Aturanketiadaan banding dalam proses praperadilan seperti yang tercantum pada UU No. 8 Tahun 1981 tentang Hukum Acara Pidana (KUHAP) diuji secara materiil ke Mahkamah Konstitusi (MK). Beberapa pemohon perseorangan yang berprofesi sebagai advokat mengajukan perkara yang teregistrasi dengan Nomor 42/PUU-XV/2017 tersebut. Para Pemohon merasa dirugikan dengan berlakunya Pasal 83 ayat (1) KUHAP.
Pasal 83 ayat (1) KUHAP menyatakan
"Terhadap putusan praperadilan dalam hal sebagaimana dimaksud dalam Pasal 79, Pasal 80, dan Pasal 81 tidak dapat dimintakan banding".
David Surya yang merupakan pemohon prinsipal menjelaskan Para Pemohon yang bergelut dalam dunia peradilan melihat adanya fenomena yang umum dilakukan oleh Penyidik (Polisi/Jaksa/KPK) ketika putusan praperadilan dimenangkan oleh pihak Tersangka. Pertama, lanjutnya, penyidik akan mengajukan upaya hukum Kasasi atau upaya hukum luar biasa berupa pengajuan permohonan Peninjauan Kembali kepada Mahkamah Agung untuk mempertimbangkan kembali putusan praperadilan. Kedua, penyidik akan menerbitkan Surat Perintah Penyidikan (Sprindik) baru untuk mengulang kembali proses penyidikan dengan bukti yang sama dan hanya memodifikasi sedikit materi dugaan tindak pidana yang disangkakan, dengan maksud agar penyidikan tetap dapat dilakukan dan putusan praperadilan tidak diindahkan.
Pemohon menjelaskan bahwa KUHAP menjamin melalui asas praduga tidak bersalah (the presumption of innocence) dengan menempatkan tersangka atau terdakwa tidak lagi sebagai objek pemeriksaan. Akan tetapi, tersangka atau terdakwa harus ditempatkan sebagai subjek pemeriksaan, yaitu sebagai manusia yang memiliki harkat, martabat, dan kedudukan yang sama di hadapan hukum. “Namun, pada kenyataannya keempat sprindik yang dikeluarkan tersebut justru menempatkan La Nyalla sebagai objek pemeriksaan, bukan sebagai subjek pemeriksaan,” tambah Surya.
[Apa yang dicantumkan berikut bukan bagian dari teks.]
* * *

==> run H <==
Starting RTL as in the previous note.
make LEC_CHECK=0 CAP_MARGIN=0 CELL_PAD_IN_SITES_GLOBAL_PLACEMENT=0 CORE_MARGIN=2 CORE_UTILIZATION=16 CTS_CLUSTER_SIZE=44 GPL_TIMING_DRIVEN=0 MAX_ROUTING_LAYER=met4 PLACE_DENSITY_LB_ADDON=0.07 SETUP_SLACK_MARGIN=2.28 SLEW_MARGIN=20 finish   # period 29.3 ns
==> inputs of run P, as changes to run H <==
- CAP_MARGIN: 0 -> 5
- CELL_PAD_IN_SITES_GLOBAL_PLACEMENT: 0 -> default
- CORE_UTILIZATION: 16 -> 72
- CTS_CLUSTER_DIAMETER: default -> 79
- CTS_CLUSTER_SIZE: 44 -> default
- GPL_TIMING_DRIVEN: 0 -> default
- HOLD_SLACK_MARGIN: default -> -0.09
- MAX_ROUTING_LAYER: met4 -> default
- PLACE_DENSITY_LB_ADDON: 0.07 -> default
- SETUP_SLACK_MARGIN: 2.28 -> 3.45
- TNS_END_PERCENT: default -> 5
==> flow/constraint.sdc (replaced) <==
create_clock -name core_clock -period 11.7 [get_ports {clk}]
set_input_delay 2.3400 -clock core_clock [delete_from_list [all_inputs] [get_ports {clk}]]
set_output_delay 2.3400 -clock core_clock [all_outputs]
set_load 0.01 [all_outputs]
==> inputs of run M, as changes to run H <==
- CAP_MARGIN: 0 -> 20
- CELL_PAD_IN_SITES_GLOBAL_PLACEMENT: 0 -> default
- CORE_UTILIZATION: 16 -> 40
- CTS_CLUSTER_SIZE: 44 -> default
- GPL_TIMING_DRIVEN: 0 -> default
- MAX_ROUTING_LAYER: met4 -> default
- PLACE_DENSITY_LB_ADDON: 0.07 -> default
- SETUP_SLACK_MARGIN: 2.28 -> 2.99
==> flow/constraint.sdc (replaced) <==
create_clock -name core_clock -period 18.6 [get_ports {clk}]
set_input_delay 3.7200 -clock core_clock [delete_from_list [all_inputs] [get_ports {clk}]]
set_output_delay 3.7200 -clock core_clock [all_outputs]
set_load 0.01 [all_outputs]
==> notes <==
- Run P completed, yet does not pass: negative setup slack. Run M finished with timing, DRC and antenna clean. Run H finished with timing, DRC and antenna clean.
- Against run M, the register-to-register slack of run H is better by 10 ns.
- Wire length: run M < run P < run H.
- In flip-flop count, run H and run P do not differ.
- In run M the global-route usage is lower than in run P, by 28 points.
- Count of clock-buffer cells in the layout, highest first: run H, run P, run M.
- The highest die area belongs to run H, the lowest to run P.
Setup of north:
Design archon_top, start of the top module:
module archon_top (
    input wire clk,
    input wire reset,  
    input wire [15:0] external_entropy_in,  
    input wire [7:0] analog_entropy_raw,    
    input wire [1:0] ml_predicted_action,  
    input wire ml_risk_flag_top,           
    input wire manual_lock_top,            
    input wire analog_lock_override,
    input wire analog_flush_override,
    input wire quantum_override_signal,  
    input wire [1:0] mission_profile,          
    input wire override_authentication_valid,  
    input wire [7:0] entropy_threshold_fsm,    
    output wire [3:0] cpu_debug_pc,
    output wire [15:0] cpu_debug_instr,
    output wire cpu_debug_stall,
    output wire cpu_debug_flush,
    output wire cpu_debug_lock,
    output wire [7:0] cpu_debug_fsm_entropy_log,
    output wire [2:0] cpu_debug_fsm_instr_type_log,
    output wire cpu_debug_hazard_flag,
    output wire [1:0] cpu_debug_fsm_state,
    output wire cpu_debug_shock_detected,
    output wire [1:0] cpu_debug_classified_entropy,
    output wire system_enable_fire_pulse  
);
==> flow/config.mk <==
export PLATFORM = sky130hd
export DESIGN_NAME = archon_top
export DESIGN_NICKNAME = archon_top
export VERILOG_FILES = /design/flow/design.v
export SDC_FILE = /design/flow/constraint.sdc
export NUM_CORES = 4
export LEC_CHECK = 0
export CAP_MARGIN = 20
export CELL_PAD_IN_SITES_DETAIL_PLACEMENT = 1
export CORE_MARGIN = 2
export CORE_UTILIZATION = 26
export GPL_TIMING_DRIVEN = 0
export PLACE_DENSITY_LB_ADDON = 0.16
export SLEW_MARGIN = 20
==> flow/constraint.sdc <==
create_clock -name core_clock -period 13.7 [get_ports {clk}]
set_input_delay 2.7400 -clock core_clock [delete_from_list [all_inputs] [get_ports {clk}]]
set_output_delay 2.7400 -clock core_clock [all_outputs]
set_load 0.01 [all_outputs]
run.sh (not shown) runs the stock make flow with config.mk's settings and CLKGATE_MAP_FILE=.
north went all the way through the flow, and no timing, DRC or antenna check failed.
## v15
// miniCPU
module miniCPU (
    input [17:0] switches,  
    input ligar,       
    input enviar,      
    input clk,         
    input rst_n,       
    output [7:0] LCD_DATA,
    output LCD_RS,
    output LCD_RW,
    output LCD_EN,
    output LCD_ON,
    output LCD_BLON
);
Size in the first run: roughly 4800 cells after synthesis, roughly 420 flip-flops.
make LEC_CHECK=0 ABC_AREA=1 CAP_MARGIN=0 CORE_MARGIN=2 CORE_UTILIZATION=72 CTS_CLUSTER_DIAMETER=106 PLACE_DENSITY=0.64 SETUP_SLACK_MARGIN=-0.87 SLEW_MARGIN=20 TNS_END_PERCENT=95 finish   # period 11.4 ns
run.sh (not shown) runs the stock make flow with config.mk's settings and CLKGATE_MAP_FILE=.
### v15 -> v32
# v15
export LEC_CHECK = 0
export ABC_AREA = 1
export CAP_MARGIN = 0
export CORE_MARGIN = 2
export CORE_UTILIZATION = 72
export CTS_CLUSTER_DIAMETER = 106
export PLACE_DENSITY = 0.64
export SETUP_SLACK_MARGIN = -0.87
export SLEW_MARGIN = 20
export TNS_END_PERCENT = 95
create_clock -name core_clock -period 11.4 [get_ports {clk}]
# v32
export LEC_CHECK = 0
export CAP_MARGIN = 40
export CORE_MARGIN = 2
export CORE_UTILIZATION = 72
export SLEW_MARGIN = 20
create_clock -name core_clock -period 10.5 [get_ports {clk}]
v32 — longest individual stage delay on the worst path 0.08 ns lower, v15 as reference. v32 vs v15 on maximum fanout encountered on the critical timing path: v32 is the higher one. Diff v15 -> v32: number of multi-input combinational cells in the layout went down; worst-case clock skew grew by 0.0096 ns. Relative to v15, share of the clock period used by the worst path increased by 2.2 points in v32. | via count of the routed design | higher: v32 |. Comparing v15 and v32, the higher post-synthesis xor/xnor area fraction was measured on v32.
--- input diff v32..v13 ---
# v32
export LEC_CHECK = 0
export CAP_MARGIN = 40
export CORE_MARGIN = 2
export CORE_UTILIZATION = 72
export SLEW_MARGIN = 20
create_clock -name core_clock -period 10.5 [get_ports {clk}]
# v13
export LEC_CHECK = 0
export CAP_MARGIN = 20
export CORE_MARGIN = 2
export CORE_UTILIZATION = 40
export SLEW_MARGIN = 20
create_clock -name core_clock -period 12.1 [get_ports {clk}]
Findings:
| total length of routed wires | v13 vs v32 | 6700 microns lower |
v13 against v32: final non-filler cell total rose 479; part of the cycle the worst path needs saw a decrease.
Modified inputs, v25 compared to v13
# v13
export LEC_CHECK = 0
export CAP_MARGIN = 20
export CORE_MARGIN = 2
export CORE_UTILIZATION = 40
export SLEW_MARGIN = 20
create_clock -name core_clock -period 12.1 [get_ports {clk}]
# v25
export LEC_CHECK = 0
export ABC_AREA = 1
export CAP_MARGIN = 20
export CORE_MARGIN = 2
export CORE_UTILIZATION = 72
export CTS_CLUSTER_SIZE = 99
export PLACE_DENSITY_LB_ADDON = 0.05
export SETUP_SLACK_MARGIN = 2.79
export SLEW_MARGIN = 20
create_clock -name core_clock -period 9.45 [get_ports {clk}]
==> results <==
- v25 did not finish; the tool stopped in global routing (5_1_grt) with error GRT-0232.
- v13 finished all stages; the layout is clean.
- Comparing global placer's final weighted congestion for v25 and v13, the bigger number came from v25.
- In the metrics for v25 and v13, the one carrying the lower parity-gate share of the synthesized area counting xor and xnor cells is v25.
- Diff v13 -> v25 | post-synth area from yosys stat | down by a few percent

========
## job 7112
Starting RTL as in the previous note.
make LEC_CHECK=0 CAP_MARGIN=20 CELL_PAD_IN_SITES_DETAIL_PLACEMENT=2 CORE_MARGIN=2 CORE_UTILIZATION=44 CTS_CLUSTER_DIAMETER=292 CTS_CLUSTER_SIZE=76 MAX_ROUTING_LAYER=met4 MIN_ROUTING_LAYER=met2 PLACE_DENSITY=0.79 SETUP_SLACK_MARGIN=-0.81 SLEW_MARGIN=20 TNS_END_PERCENT=80 finish   # period 15.9 ns
The flow ended early for job 7112: it failed with a tool error in global routing.
Setup changes, job 7112 to job 8672
# job 7112
export LEC_CHECK = 0
export CAP_MARGIN = 20
export CELL_PAD_IN_SITES_DETAIL_PLACEMENT = 2
export CORE_MARGIN = 2
export CORE_UTILIZATION = 44
export CTS_CLUSTER_DIAMETER = 292
export CTS_CLUSTER_SIZE = 76
export MAX_ROUTING_LAYER = met4
export MIN_ROUTING_LAYER = met2
export PLACE_DENSITY = 0.79
export SETUP_SLACK_MARGIN = -0.81
export SLEW_MARGIN = 20
export TNS_END_PERCENT = 80
create_clock -name core_clock -period 15.9 [get_ports {clk}]
# job 8672
export LEC_CHECK = 0
export CAP_MARGIN = 20
export CORE_ASPECT_RATIO = 0.72
export CORE_MARGIN = 2
export CORE_UTILIZATION = 72
export CTS_CLUSTER_SIZE = 37
export MAX_ROUTING_LAYER = met4
export PLACE_DENSITY = 0.65
export SLEW_MARGIN = 20
create_clock -name core_clock -period 8.87 [get_ports {clk}]
- The final report for job 8672 shows a completed flow and a layout that fails verification, specifically negative setup slack.
- Reported for job 8672 and job 7112, chip area line of the yosys report turned out identical to the last digit.
- On job 8672: number of H-tree levels is 1 higher than what job 7112 gave.
- [compare] base=job 7112 new=job 8672: horizontal die dimension down about 8%; die size down about 40%.
Setup changes, job 8672 to job 3896
# job 8672
export LEC_CHECK = 0
export CAP_MARGIN = 20
export CORE_ASPECT_RATIO = 0.72
export CORE_MARGIN = 2
export CORE_UTILIZATION = 72
export CTS_CLUSTER_SIZE = 37
export MAX_ROUTING_LAYER = met4
export PLACE_DENSITY = 0.65
export SLEW_MARGIN = 20
create_clock -name core_clock -period 8.87 [get_ports {clk}]
# job 3896
export LEC_CHECK = 0
export ABC_AREA = 1
export CAP_MARGIN = 0
export CORE_MARGIN = 2
export CORE_UTILIZATION = 72
export CTS_CLUSTER_DIAMETER = 362
export CTS_CLUSTER_SIZE = 30
export PLACE_DENSITY = 0.66
export SLEW_MARGIN = 20
create_clock -name core_clock -period 6.84 [get_ports {clk}]
==> comparison <==
- Job 3896: aborted in global routing (tool error)
- Measured against job 8672, the number of placed instances, taps included of job 3896 comes out at 1.3 times the reference value.
- Going from job 8672 to job 3896, area of the mapped netlist decreased by about 2.6% relative to the old numbers; total half-perimeter wirelength after legalization and detailed placement now larger.
- Job 3896 vs. job 8672: vertical die dimension climbed about 16%; total core area dropped 2.8%.
- Job 3896: chip area from the yosys synthesis statistics lower than job 8672
- Of job 8672 and job 3896, the higher H-tree depth reported by CTS belongs to job 8672.
- Of job 8672 and job 3896, job 3896 shows the higher number of buffers inserted by post-CTS setup repair, with job 8672 below it.
- Summary of the comparison: synthesized-area fraction occupied by ao, oa, aoi and oai cells is lower in job 3896, relative to job 8672.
Selanjutnya, Rizky Kurnia Margono yang juga merupakan salah satu pemohon menilai Pasal 83 ayat (1) KUHAP pada frasa “tidak dapat dimintakan banding” merumuskan, bahwa asas presumption of innocence sebagai bentuk perlindungan dan pengakuan terhadap hak asasi manusia juga harus mempertimbangkan sisi kepastian hukum. Sejalan dengan ketentuan tersebut, jelasnya, perkara yang telah diputus berkekuatan tetap oleh hakim (inkracht van gewijsde)—dalam hal ini putusan praperadilan—tidak dapat diajukan kembali. “Karena proses hukum yang diujikan pada praperadilan dengan berdasar pada dua alat bukti dalam penyidikan tidak sesuai dengan ‘due process of law’,” ujarnya dalam sidang yang digelar pada Kamis (3/8) di Ruang Sidang Panel tersebut.
Untuk itulah, dalam petitumnya, Pemohon meminta MK untuk menyatakan frasa “tidak dapat dimintakan banding” dalam Pasal 83 ayat (1) KUHAP bertentangan dengan UUD 1945 dan tidak mempunyai kekuatan hukum mengikat sepanjang tidak ditafsirkan “bersifat final dan mengikat, karenanya tidak dapat diajukan upaya hukum lainnya, termasuk penyidik tidak dapat menerbitkan kembali surat perintah penyidikan kecuali memenuhi paling sedikit dua alat bukti baru yang sah, berbeda dengan alat bukti sebelumnya yang berkaitan dengan materi perkara a quo”.
Nasihat Hakim
Menanggapi permohonan tersebut, Panel Hakim yang juga terdiri dari Hakim Konstitusi Aswanto dan Manahan Sitompul tersebut memberikan saran perbaikan terhadap Pemohon. Aswanto meminta agar Pemohon memperbaiki kedudukan hokum (legal standing) yang dinilainya ambigu.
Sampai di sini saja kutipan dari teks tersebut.